*What to produce:*
Word for word, transcribe the data below from the line with "[31:0] p [6];" to the line with "g[l][((i >> l) << l) - 1]);", keeping both of those lines.

☆ ☆ ☆ ☆ ☆ ☆ ☆

Background: an optimization exercise with open tools, aiming at a short achievable clock period and few clock cycles per item. Do not read the settings as production practice. Function was checked by simulation only, so behaviour that the tests miss may differ from the original. Power figures rest on the tool's default switching activity, not on a simulated workload.

Design sisc_mc_core, start of the top module:
module sisc_mc_core #(
  parameter int DATA_W = 32,
  parameter int REG_AW = 4
) (
  input  logic              clk,
  input  logic              rst,
  input  logic [31:0]       ir,
  input  logic              ir_valid,
  output logic              ir_ready,
  output logic              busy,
  output logic              halted,
  output logic [3:0]        stat,
  output logic              illegal,
  input  logic [REG_AW-1:0] dbg_addr,
  output logic [DATA_W-1:0] dbg_data
);
Size in the first run: roughly 4400 cells after synthesis, ~43000 µm² of cells after synthesis.
clock: 10.0 ns
lec_check: 0
cap_margin: 20
core_margin: 2
core_utilization: 65
setup_slack_margin: 5
slew_margin: 20
synth_hierarchical: 1
synth_minimum_keep_size: 0
run.sh (not shown) runs the stock make flow with config.mk's settings and CLKGATE_MAP_FILE= SYNTH_SCRIPT=/design/flow/synth_recipe.tcl, a recipe that flattens the netlist after the stock synthesis.
Testbench counts at the start, summed over its fixed seeds: cycles 24,024, items 24,000.
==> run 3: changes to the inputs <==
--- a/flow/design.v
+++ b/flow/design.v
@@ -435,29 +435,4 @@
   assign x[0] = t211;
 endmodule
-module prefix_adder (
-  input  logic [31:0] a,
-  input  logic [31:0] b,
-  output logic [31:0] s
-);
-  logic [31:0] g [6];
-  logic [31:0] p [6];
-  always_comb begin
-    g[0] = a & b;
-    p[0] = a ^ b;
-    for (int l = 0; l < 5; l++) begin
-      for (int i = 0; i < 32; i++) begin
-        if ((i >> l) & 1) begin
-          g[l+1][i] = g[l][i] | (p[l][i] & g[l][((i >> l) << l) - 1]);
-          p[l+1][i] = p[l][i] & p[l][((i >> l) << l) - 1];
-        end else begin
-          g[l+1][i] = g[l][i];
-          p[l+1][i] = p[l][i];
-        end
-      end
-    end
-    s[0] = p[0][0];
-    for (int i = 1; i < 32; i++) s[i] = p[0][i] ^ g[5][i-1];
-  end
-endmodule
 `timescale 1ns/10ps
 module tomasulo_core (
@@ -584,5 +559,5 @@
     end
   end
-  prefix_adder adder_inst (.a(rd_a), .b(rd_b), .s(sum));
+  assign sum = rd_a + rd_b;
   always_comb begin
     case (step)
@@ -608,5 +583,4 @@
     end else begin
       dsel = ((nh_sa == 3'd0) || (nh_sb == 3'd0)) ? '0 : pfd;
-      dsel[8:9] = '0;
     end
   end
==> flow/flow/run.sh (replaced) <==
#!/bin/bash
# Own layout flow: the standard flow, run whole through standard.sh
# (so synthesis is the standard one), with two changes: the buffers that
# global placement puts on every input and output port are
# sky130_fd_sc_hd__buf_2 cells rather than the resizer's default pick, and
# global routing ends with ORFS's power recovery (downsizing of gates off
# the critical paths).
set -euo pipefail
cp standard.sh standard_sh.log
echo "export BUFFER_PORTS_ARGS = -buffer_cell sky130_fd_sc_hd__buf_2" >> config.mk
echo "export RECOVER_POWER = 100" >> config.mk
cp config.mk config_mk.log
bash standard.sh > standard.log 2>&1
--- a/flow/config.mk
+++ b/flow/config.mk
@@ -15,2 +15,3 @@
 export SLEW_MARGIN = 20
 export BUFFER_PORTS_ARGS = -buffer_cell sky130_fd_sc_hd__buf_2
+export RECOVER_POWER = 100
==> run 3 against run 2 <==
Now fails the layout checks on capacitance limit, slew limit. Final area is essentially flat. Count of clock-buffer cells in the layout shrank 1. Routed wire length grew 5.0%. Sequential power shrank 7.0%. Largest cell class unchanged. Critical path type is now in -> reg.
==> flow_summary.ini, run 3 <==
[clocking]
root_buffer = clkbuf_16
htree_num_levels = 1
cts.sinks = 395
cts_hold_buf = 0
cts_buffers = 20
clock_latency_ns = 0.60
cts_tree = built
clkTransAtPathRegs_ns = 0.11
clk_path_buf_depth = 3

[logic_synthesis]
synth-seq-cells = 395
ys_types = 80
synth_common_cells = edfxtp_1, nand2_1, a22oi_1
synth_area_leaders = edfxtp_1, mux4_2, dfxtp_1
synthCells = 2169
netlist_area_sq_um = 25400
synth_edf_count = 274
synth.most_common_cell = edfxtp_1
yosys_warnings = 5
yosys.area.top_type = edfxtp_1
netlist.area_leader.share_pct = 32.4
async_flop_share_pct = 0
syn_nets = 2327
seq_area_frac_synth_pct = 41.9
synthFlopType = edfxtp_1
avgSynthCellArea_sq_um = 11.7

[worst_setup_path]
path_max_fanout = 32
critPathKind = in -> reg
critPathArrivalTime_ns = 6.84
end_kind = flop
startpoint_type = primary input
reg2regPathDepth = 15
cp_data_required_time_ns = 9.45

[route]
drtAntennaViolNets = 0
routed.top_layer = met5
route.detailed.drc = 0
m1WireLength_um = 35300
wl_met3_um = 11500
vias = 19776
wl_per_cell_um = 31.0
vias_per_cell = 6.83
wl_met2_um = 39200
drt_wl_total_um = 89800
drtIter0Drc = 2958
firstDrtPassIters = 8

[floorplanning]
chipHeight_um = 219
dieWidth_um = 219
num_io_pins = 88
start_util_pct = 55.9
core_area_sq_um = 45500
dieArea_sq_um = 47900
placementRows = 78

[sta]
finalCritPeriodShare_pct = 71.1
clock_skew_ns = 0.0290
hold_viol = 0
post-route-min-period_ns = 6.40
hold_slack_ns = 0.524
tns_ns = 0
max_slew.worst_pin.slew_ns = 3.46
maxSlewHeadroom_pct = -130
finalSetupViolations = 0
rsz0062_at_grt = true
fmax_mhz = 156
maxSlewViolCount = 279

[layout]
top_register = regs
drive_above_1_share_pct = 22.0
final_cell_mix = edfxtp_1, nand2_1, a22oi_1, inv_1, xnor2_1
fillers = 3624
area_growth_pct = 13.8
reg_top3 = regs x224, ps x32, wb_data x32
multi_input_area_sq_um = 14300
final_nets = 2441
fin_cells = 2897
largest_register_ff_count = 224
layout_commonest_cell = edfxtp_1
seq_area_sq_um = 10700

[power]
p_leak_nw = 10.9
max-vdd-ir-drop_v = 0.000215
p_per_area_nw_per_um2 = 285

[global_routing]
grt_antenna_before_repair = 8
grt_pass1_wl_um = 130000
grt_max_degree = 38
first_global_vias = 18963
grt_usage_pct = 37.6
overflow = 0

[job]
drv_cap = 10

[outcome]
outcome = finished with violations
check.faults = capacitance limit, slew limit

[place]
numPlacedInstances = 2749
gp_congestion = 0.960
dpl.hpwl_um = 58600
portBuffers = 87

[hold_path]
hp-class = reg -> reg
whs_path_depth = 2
What follows belongs to an exercise in optimizing a design on an open flow for small area, a short achievable clock period and few clock cycles; a production flow would make more cautious choices.
Where RTL was checked, it was by simulation tests only, not by an equivalence proof against the original.

Design muldiv_unit, start of the top module:
module muldiv_unit #(
  parameter int WIDTH      = 32,
  parameter int MUL_CYCLES = 5
) (
  input  logic             clk,
  input  logic             reset,
  input  logic [WIDTH-1:0] A,
  input  logic [WIDTH-1:0] B,
  input  logic [3:0]       MULOp,
  input  logic             start,
  output logic             busy,
  output logic [WIDTH-1:0] HI,
  output logic [WIDTH-1:0] LO
);
For scale: about 24000 sq um of cells after synthesis.
clock: 13.5 ns
lec_check: 0
cap_margin: 20
core_margin: 2
core_utilization: 40
slew_margin: 20
standard.sh (not shown) runs the stock make flow with config.mk's settings and CLKGATE_MAP_FILE= SYNTH_SCRIPT=/design/flow/synth_recipe.tcl, a recipe that flattens the netlist after the stock synthesis.
==> flow/flow/run.sh <==
#!/bin/bash
# Layout flow: the standard ORFS flow (standard synthesis, floorplan, placement,
# CTS, routing) at the design's clock period and constraints, with
#  - a larger setup margin for ORFS's repair_timing passes, so that timing repair keeps
#    sizing and buffering the longest paths instead of stopping at the 13.5 ns clock;
#  - every port still buffered, with a plain buffer cell instead of a delay cell.
set -euo pipefail
bash standard.sh SETUP_SLACK_MARGIN=9 \
  "BUFFER_PORTS_ARGS=-buffer_cell sky130_fd_sc_hd__buf_1" finish > flow_make.log 2>&1
Testbench counts at the start, summed over its fixed seeds: cycles 13,972.
Then changed:
--- a/flow/design.v
+++ b/flow/design.v
@@ -101,43 +101,53 @@
   assign msgn = sg_q & m_q[31];
   assign bn   = msgn;
   assign mext = {{(FW-32){msgn}}, m_q};
   logic [CW-1:0] pv [4];
   logic [CW-1:0] t1s, t1c, t2s, t2c, t3s, t3c, t4s, t4c;
   logic [9:0]    lowsum;
-  logic [7:0]    ecor;
   function automatic logic [2*CW-1:0] csa(input logic [CW-1:0] a, b, c);
     logic [CW-1:0] s, k;
     s = a ^ b ^ c;
     k = (a & b) | (a & c) | (b & c);
     csa = {k[CW-2:0], 1'b0, s};
   endfunction
+  logic          c7;
   always_comb begin
     for (int j = 0; j < 4; j++) begin
       logic [FW-1:0] v;
       v = (({FW{bs1_q[j]}} & mext) | ({FW{bs2_q[j]}} & {mext[FW-2:0], 1'b0})) ^ {FW{bng_q[j]}};
       v[FW-1] = ~v[FW-1];
       pv[j] = {{(CW-FW){1'b0}}, v} << (2*j);
     end
+    pv[3][6] = bs1_q[3] & m_q[0];
+    c7       = bng_q[3] & ~(bs1_q[3] & m_q[0]);
     pv[0] = pv[0] | ({{(CW-8){1'b0}}, 8'b1010_1010} << 34);
+    pv[1][0] = bng_q[0];
+    pv[1][1] = cy_q[1];
+    pv[2][2] = bng_q[1];
+    pv[3][4] = bng_q[2];
     {t1c, t1s} = csa({{(CW-FW){1'b0}}, s_q}, {{(CW-FW){1'b0}}, c_q}, pv[0]);
     {t2c, t2s} = csa(pv[1], pv[2], pv[3]);
     {t3c, t3s} = csa(t1s, t1c, t2s);
     {t4c, t4s} = csa(t3s, t3c, t2c);
-    ecor   = {1'b0, bng_q[3], 1'b0, bng_q[2], 1'b0, bng_q[1], cy_q[1], bng_q[0]};
-    lowsum = {2'b00, t4s[7:0]} + {2'b00, t4c[7:0]} + {2'b00, ecor} + {9'd0, cy_q[0]};
+    lowsum = {2'b00, t4s[7:0]} + {2'b00, t4c[7:0]} + {2'b00, c7, 7'd0} + {9'd0, cy_q[0]};
   end
   logic [FW-1:0] fa_s, fa_h, fsum, fu, fv;
   always_comb begin
     fa_s = ({FW{s_en_q}} & s_q) | ({FW{fhi_q}} & {{(FW-32){1'b0}}, hi_q}) |
            ({FW{ssh_q}} & {s_q[FW-2:0], lo_q[31]});
     fa_h = (({FW{fm_q}} & mext) | ({FW{eh_q}} & {{(FW-32){1'b0}}, hi_q}) |
             ({FW{el_q}} & {{(FW-32){1'b0}}, lo_q})) ^ {FW{finv_q}};
     fu   = fa_s ^ c_q ^ fa_h;
     fv   = (fa_s & c_q) | (fa_s & fa_h) | (c_q & fa_h);
-    fsum = fu + {fv[FW-2:0], cy_q[0] | cy_q[1]} + {{(FW-1){1'b0}}, cy_q[1] | finv_q};
+    if (!f_fin) begin
+      fu = fa_s;
+      fv = fa_h >> 1;
+    end
+    fsum = fu + {fv[FW-2:0], cy_q[0] | cy_q[1] | (~f_fin & fa_h[0])}
+         + {{(FW-1){1'b0}}, cy_q[1] | finv_q};
   end
   logic sgn;
   assign sgn = fsum[FW-1];
   logic [6:0]  kk;
   logic [4:0]  k;
   logic [5:0]  kp;
Outcome:
- The new run ran to the end with no violations
- clock skew rises by 0.0070 ns
- via count rises by a few percent
- clock-buffer cell count rises by 12
- final cell count rises by a few percent
- routed wire length rises by a few percent
- die area rises by a few percent
No functional check of the RTL was part of the second run of this note.

========
Another version of the RTL of muldiv_unit (not shown whole).
Size in the first run: ~210 flip-flops, ~140 I/O pins, about 0.024 mm^2 of cells after synthesis.
## muldiv_unit
module muldiv_unit #(
  parameter int WIDTH      = 32,
  parameter int MUL_CYCLES = 5
) (
  input  logic             clk,
  input  logic             reset,
  input  logic [WIDTH-1:0] A,
  input  logic [WIDTH-1:0] B,
  input  logic [3:0]       MULOp,
  input  logic             start,
  output logic             busy,
  output logic [WIDTH-1:0] HI,
  output logic [WIDTH-1:0] LO
);
==> flow/config.mk <==
export PLATFORM = sky130hd
export DESIGN_NAME = muldiv_unit
export DESIGN_NICKNAME = muldiv_unit
export VERILOG_FILES = /design/flow/design.v
export SDC_FILE = /design/flow/constraint.sdc
export NUM_CORES = 4
export LEC_CHECK = 0
export ABC_AREA = 1
export CAP_MARGIN = 20
export CORE_MARGIN = 2
export CORE_UTILIZATION = 40
export SLEW_MARGIN = 20
==> flow/constraint.sdc <==
create_clock -name core_clock -period 13.5 [get_ports {clk}]
set_input_delay 2.7000 -clock core_clock [delete_from_list [all_inputs] [get_ports {clk}]]
set_output_delay 2.7000 -clock core_clock [all_outputs]
set_load 0.01 [all_outputs]
==> flow/flow/run.sh <==
#!/bin/bash
# Layout flow: the standard ORFS flow (standard synthesis, floorplan, placement,
# CTS, routing) at the design's clock period and constraints, with
#  - a larger setup margin for ORFS's repair_timing passes, so that timing repair keeps
#    sizing and buffering the longest paths instead of stopping at the 13.5 ns clock;
#  - every port still buffered, with a plain buffer cell instead of a delay cell.
set -euo pipefail
bash standard.sh SETUP_SLACK_MARGIN=9 MATCH_CELL_FOOTPRINT=0 \
  "BUFFER_PORTS_ARGS=-buffer_cell sky130_fd_sc_hd__buf_1" finish > flow_make.log 2>&1
The first run finished with timing, DRC and antenna clean.
Testbench counts at the start, summed over its fixed seeds: cycles 13,972.
Next try:
--- a/flow/design.v
+++ b/flow/design.v
@@ -101,33 +101,38 @@
   assign msgn = sg_q & m_q[31];
   assign bn   = msgn;
   assign mext = {{(FW-32){msgn}}, m_q};
   logic [CW-1:0] pv [4];
   logic [CW-1:0] t1s, t1c, t2s, t2c, t3s, t3c, t4s, t4c;
   logic [9:0]    lowsum;
-  logic [7:0]    ecor;
   function automatic logic [2*CW-1:0] csa(input logic [CW-1:0] a, b, c);
     logic [CW-1:0] s, k;
     s = a ^ b ^ c;
     k = (a & b) | (a & c) | (b & c);
     csa = {k[CW-2:0], 1'b0, s};
   endfunction
+  logic          c7;
   always_comb begin
     for (int j = 0; j < 4; j++) begin
       logic [FW-1:0] v;
       v = (({FW{bs1_q[j]}} & mext) | ({FW{bs2_q[j]}} & {mext[FW-2:0], 1'b0})) ^ {FW{bng_q[j]}};
       v[FW-1] = ~v[FW-1];
       pv[j] = {{(CW-FW){1'b0}}, v} << (2*j);
     end
+    pv[3][6] = bs1_q[3] & m_q[0];
+    c7       = bng_q[3] & ~(bs1_q[3] & m_q[0]);
     pv[0] = pv[0] | ({{(CW-8){1'b0}}, 8'b1010_1010} << 34);
+    pv[1][0] = bng_q[0];
+    pv[1][1] = cy_q[1];
+    pv[2][2] = bng_q[1];
+    pv[3][4] = bng_q[2];
     {t1c, t1s} = csa({{(CW-FW){1'b0}}, s_q}, {{(CW-FW){1'b0}}, c_q}, pv[0]);
     {t2c, t2s} = csa(pv[1], pv[2], pv[3]);
     {t3c, t3s} = csa(t1s, t1c, t2s);
     {t4c, t4s} = csa(t3s, t3c, t2c);
-    ecor   = {1'b0, bng_q[3], 1'b0, bng_q[2], 1'b0, bng_q[1], cy_q[1], bng_q[0]};
-    lowsum = {2'b00, t4s[7:0]} + {2'b00, t4c[7:0]} + {2'b00, ecor} + {9'd0, cy_q[0]};
+    lowsum = {2'b00, t4s[7:0]} + {2'b00, t4c[7:0]} + {2'b00, c7, 7'd0} + {9'd0, cy_q[0]};
   end
   logic [FW-1:0] fa_s, fa_h, fsum, fu, fv;
   always_comb begin
     fa_s = ({FW{s_en_q}} & s_q) | ({FW{fhi_q}} & {{(FW-32){1'b0}}, hi_q}) |
            ({FW{ssh_q}} & {s_q[FW-2:0], lo_q[31]});
     fa_h = (({FW{fm_q}} & mext) | ({FW{eh_q}} & {{(FW-32){1'b0}}, hi_q}) |
Effect: Final cell count hardly moves; die area is lower by about 1.3%; clock skew is lower by 0.012 ns; wire length is higher by about 0.8%; register-to-register slack gets better by 0.09 ns; setup slack gets better by 0.094 ns; hold slack gets better by 0.016 ns; clock-buffer cell count is lower by 2; flip-flop and latch count is unchanged; synthesized cell count is lower by about 0.43%.
Testbench counts after the change, summed over its fixed seeds: cycles 13,972.

========
muldiv_unit with an RTL version that a note above also has.
For scale: roughly 210 flip-flops, about 140 I/O pins, about 0.024 mm2 of cells after synthesis.
export LEC_CHECK = 0
export CAP_MARGIN = 20
export CORE_MARGIN = 2
export CORE_UTILIZATION = 40
export SLEW_MARGIN = 20
create_clock -name core_clock -period 13.5 [get_ports {clk}]
Scripts as last shown in full above: flow/flow/run.sh
Testbench counts at the start, summed over its fixed seeds: cycles 13,972.
==> next run, changes <==
--- a/flow/design.v
+++ b/flow/design.v
@@ -97,56 +97,67 @@
   assign in_clz_f = (A[31] & ~op_sg) ? 6'd0 : in_clz;
   assign in_msb_f = (B[31] & ~op_sg) ? 5'd0 : (in_bclz[4:0] | {5{in_bclz[5]}});
   logic          msgn, bn;
   logic [FW-1:0] mext;
   assign msgn = sg_q & m_q[31];
   assign bn   = msgn;
   assign mext = {{(FW-32){msgn}}, m_q};
   logic [CW-1:0] pv [4];
   logic [CW-1:0] t1s, t1c, t2s, t2c, t3s, t3c, t4s, t4c;
   logic [9:0]    lowsum;
+  logic [7:0]    ecor;
   function automatic logic [2*CW-1:0] csa(input logic [CW-1:0] a, b, c);
     logic [CW-1:0] s, k;
     s = a ^ b ^ c;
     k = (a & b) | (a & c) | (b & c);
     csa = {k[CW-2:0], 1'b0, s};
   endfunction
-  logic          c7;
   always_comb begin
     for (int j = 0; j < 4; j++) begin
       logic [FW-1:0] v;
       v = (({FW{bs1_q[j]}} & mext) | ({FW{bs2_q[j]}} & {mext[FW-2:0], 1'b0})) ^ {FW{bng_q[j]}};
       v[FW-1] = ~v[FW-1];
       pv[j] = {{(CW-FW){1'b0}}, v} << (2*j);
     end
-    pv[3][6] = bs1_q[3] & m_q[0];
-    c7       = bng_q[3] & ~(bs1_q[3] & m_q[0]);
     pv[0] = pv[0] | ({{(CW-8){1'b0}}, 8'b1010_1010} << 34);
-    pv[1][0] = bng_q[0];
-    pv[1][1] = cy_q[1];
-    pv[2][2] = bng_q[1];
-    pv[3][4] = bng_q[2];
     {t1c, t1s} = csa({{(CW-FW){1'b0}}, s_q}, {{(CW-FW){1'b0}}, c_q}, pv[0]);
     {t2c, t2s} = csa(pv[1], pv[2], pv[3]);
     {t3c, t3s} = csa(t1s, t1c, t2s);
     {t4c, t4s} = csa(t3s, t3c, t2c);
-    lowsum = {2'b00, t4s[7:0]} + {2'b00, t4c[7:0]} + {2'b00, c7, 7'd0} + {9'd0, cy_q[0]};
+    ecor   = {1'b0, bng_q[3], 1'b0, bng_q[2], 1'b0, bng_q[1], cy_q[1], bng_q[0]};
+    lowsum = {2'b00, t4s[7:0]} + {2'b00, t4c[7:0]} + {2'b00, ecor} + {9'd0, cy_q[0]};
   end
+  function automatic logic [FW-1:0] add_sk(input logic [FW-1:0] a, b, input logic ci);
+    logic [FW-1:0] p0, g, p;
+    p0 = a ^ b;
+    g  = a & b;
+    p  = p0;
+    g[0] = g[0] | (p0[0] & ci);
+    for (int l = 0; l < 6; l++)
+      for (int i = 0; i < FW; i++)
+        if (((i >> l) & 1) == 1) begin
+          int j;
+          j = ((i >> l) << l) - 1;
+          g[i] = g[i] | (p[i] & g[j]);
+          p[i] = p[i] & p[j];
+        end
+    add_sk = p0 ^ {g[FW-2:0], ci};
+  endfunction
   logic [FW-1:0] fa_s, fa_h, fsum, fu, fv;
   always_comb begin
     fa_s = ({FW{s_en_q}} & s_q) | ({FW{fhi_q}} & {{(FW-32){1'b0}}, hi_q}) |
            ({FW{ssh_q}} & {s_q[FW-2:0], lo_q[31]});
     fa_h = (({FW{fm_q}} & mext) | ({FW{eh_q}} & {{(FW-32){1'b0}}, hi_q}) |
             ({FW{el_q}} & {{(FW-32){1'b0}}, lo_q})) ^ {FW{finv_q}};
     fu   = fa_s ^ c_q ^ fa_h;
     fv   = (fa_s & c_q) | (fa_s & fa_h) | (c_q & fa_h);
-    fsum = fu + {fv[FW-2:0], cy_q[0] | cy_q[1]} + {{(FW-1){1'b0}}, cy_q[1] | finv_q};
+    fsum = add_sk(fu, {fv[FW-2:0], cy_q[0] | cy_q[1]}, cy_q[1] | finv_q);
   end
   logic sgn;
   assign sgn = fsum[FW-1];
   logic [6:0]  kk;
   logic [4:0]  k;
   logic [5:0]  kp;
   logic        zq;
   logic [31:0] rot, lowm;
   always_comb begin
     kk  = {1'b0, clz_q} + 7'd31 - {2'b00, msb_q} - {6'd0, an_q};
The new run completed with no timing, DRC or antenna violations.
Global-route usage fell by 3.3 points.
Synthesized area went down slightly.
Core utilization is lower by 0.58 points.
Die area falls slightly.
First-iteration DRC count decreases by about a fifth.
Cell area is lower slightly.
Wire length falls by roughly a tenth.
Flip-flop and latch count is unchanged.
Worst hold slack gets better by 0.0087 ns.
Critical path depth is lower by 2.
Setup slack is worse by 0.17 ns.
Only the layout flow was run in the second run of this note; the RTL was not checked for function there.

========
== north ==
Another version of the RTL of muldiv_unit (not shown whole).
For scale: ~210 flip-flops, ~140 I/O pins, ~24,000 um2 of cells after synthesis.
clock: 13.5 ns
lec_check: 0
cap_margin: 20
core_margin: 2
core_utilization: 40
slew_margin: 20
==> flow/flow/run.sh <==
#!/bin/bash
# Layout flow: the standard ORFS flow (standard synthesis, floorplan, placement,
# CTS, routing) at the design's clock period and constraints, with a larger setup
# margin for ORFS's repair_timing passes so that timing repair keeps sizing and
# buffering the longest paths instead of stopping at the 13.5 ns clock.
set -euo pipefail
bash standard.sh SETUP_SLACK_MARGIN=9 finish > flow_make.log 2>&1
In summary, north completed successfully, with a layout that passed the timing, DRC and antenna checks.
The following lists how south was set up differently from north:
--- a/flow/design.v
+++ b/flow/design.v
@@ -185,29 +185,26 @@
     end
     if (f_fin) begin hi_we = 1'b1; done = 1'b1; end
     if (f_prep) begin lo_we = 1'b1; n_norm = 1'b1; end
     if (f_norm) begin
       lo_we = 1'b1;
       if (zq) begin lo_zero = 1'b1; done = 1'b1; end
       else n_div = 1'b1;
     end
     if (f_div) lo_we = 1'b1;
     if (f_div & ~dlast_q) n_div = 1'b1;
-    if (f_div & dlast_q) begin
-      lo_we  = 1'b1;
-      n_corr = 1'b1;
-    end
-    if (f_corr) begin
+    if ((f_div & dlast_q) | f_corr) begin
       hi_we = 1'b1;
-      if (an_q)    n_negr = 1'b1;
-      else if (qn) n_negq = 1'b1;
-      else         done   = 1'b1;
+      if (f_div && sgn) n_corr = 1'b1;    
+      else if (an_q)    n_negr = 1'b1;
+      else if (qn)      n_negq = 1'b1;
+      else              done   = 1'b1;
     end
     if (f_negr) begin
       hi_we = 1'b1;
       if (qn) n_negq = 1'b1;
       else    done = 1'b1;
     end
     if (f_negq) begin lo_we = 1'b1; done = 1'b1; end
   end
   always_ff @(posedge clk) begin
     if (!busy_q) begin
@@ -278,20 +275,20 @@
       f_negq <= n_negq;
       if (f_mul | f_div) cnt_q <= cnt_q - 5'd1;
       if (f_norm)        cnt_q <= 5'(6'd32 - kp);
       dlast_q <= f_norm ? (kp == 6'd32) : (f_div & (cnt_q == 5'd1));
       {bng_q, bs2_q, bs1_q} <= '0;
       if (n_mul) {bng_q, bs2_q, bs1_q} <= booth4(lo_q[15:7], sub_q);
       first_q <= 1'b0;
       s_en_q <= n_fin | n_corr;
       ssh_q  <= n_div;
       fhi_q  <= 1'b0;
-      fm_q   <= n_div | (n_corr & sgn);
+      fm_q   <= n_div | n_corr;
       eh_q   <= n_fin | n_negr;
       el_q   <= n_negq;
       finv_q <= n_negr | n_negq | (n_div & (f_div ? ~(bn ^ sgn) : ~bn)) | (n_corr & bn);
     end
   end
   assign busy = busy_q;
   assign HI   = hi_q;
   assign LO   = lo_q;
 endmodule
Notes after the runs:
- Summary of south over north: clock period minus worst slack now smaller, count of antenna-violating nets left after detailed routing comparable, overall via count from detail_route now smaller, routed wire length comparable.
- Compared north against south; starting density of the core within noise.
- On worst path required time, south and north are basically level.
- Relative to north, critical-path maximum fanout decreased by 4 in south.
- The layout overhead on the synthesized area number comes out higher for south vs north.
- NOTE maximum operating frequency north->south increased slightly
- The run with more setup slack is south; north has less.
- north ended up with eh_q as its start point of the critical path; south ended up with m_q[4].
Testbench counts of south, summed over its fixed seeds: cycles 13,972.
For north, only the layout was checked, not whether the RTL still works.

## separate check: timing with driven ports
Ports are ideal in the flow. The routed layouts listed here were re-timed in OpenROAD.
Step 1 sets driving cells, clkbuf_16 on the clock port and buf_2 on the other inputs (assumed; they add their load-dependent delay and slew).
Step 2 also shifts input and output timing later by t, the mid clock arrival at the registers, as if the neighbouring blocks saw the same clock.
Slacks: ideal / step 1 / step 2; pairs: ideal / step 1.
run	t (ns)	setup WS [ns]	hold WS [ns]	worst data-port slew with drivers (ns)
the first run of note 1	0.649	8.937 / 8.937 / 8.370	0.523 / 0.523 / 0.523	0.08
the second run of note 1	0.659	8.860 / 8.860 / 8.453	0.469 / 0.469 / 0.469	0.05
the first run of note 2	0.646	9.025 / 9.025 / 8.446	0.468 / 0.468 / 0.468	0.05
the second run of note 2	0.635	9.118 / 9.118 / 8.527	0.484 / 0.484 / 0.484	0.04
the first run of note 3	0.661	9.042 / 9.042 / 8.528	0.525 / 0.525 / 0.525	0.09
the second run of note 3	0.644	8.876 / 8.876 / 8.480	0.534 / 0.534 / 0.534	0.06
north	0.657	8.884 / 8.884 / 8.414	0.465 / 0.465 / 0.465	0.05
south	0.674	8.901 / 8.901 / 8.404	0.484 / 0.484 / 0.484	0.06
After both steps setup and hold are still met in every run listed. The setup slack of the second run of note 2, which loses most, moves by 0.000 ns with the drivers and by -0.591 ns with both steps.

☆ ☆ ☆ ☆ ☆ ☆ ☆

*Task answer:*
-  logic [31:0] p [6];
-  always_comb begin
-    g[0] = a & b;
-    p[0] = a ^ b;
-    for (int l = 0; l < 5; l++) begin
-      for (int i = 0; i < 32; i++) begin
-        if ((i >> l) & 1) begin
-          g[l+1][i] = g[l][i] | (p[l][i] & g[l][((i >> l) << l) - 1]);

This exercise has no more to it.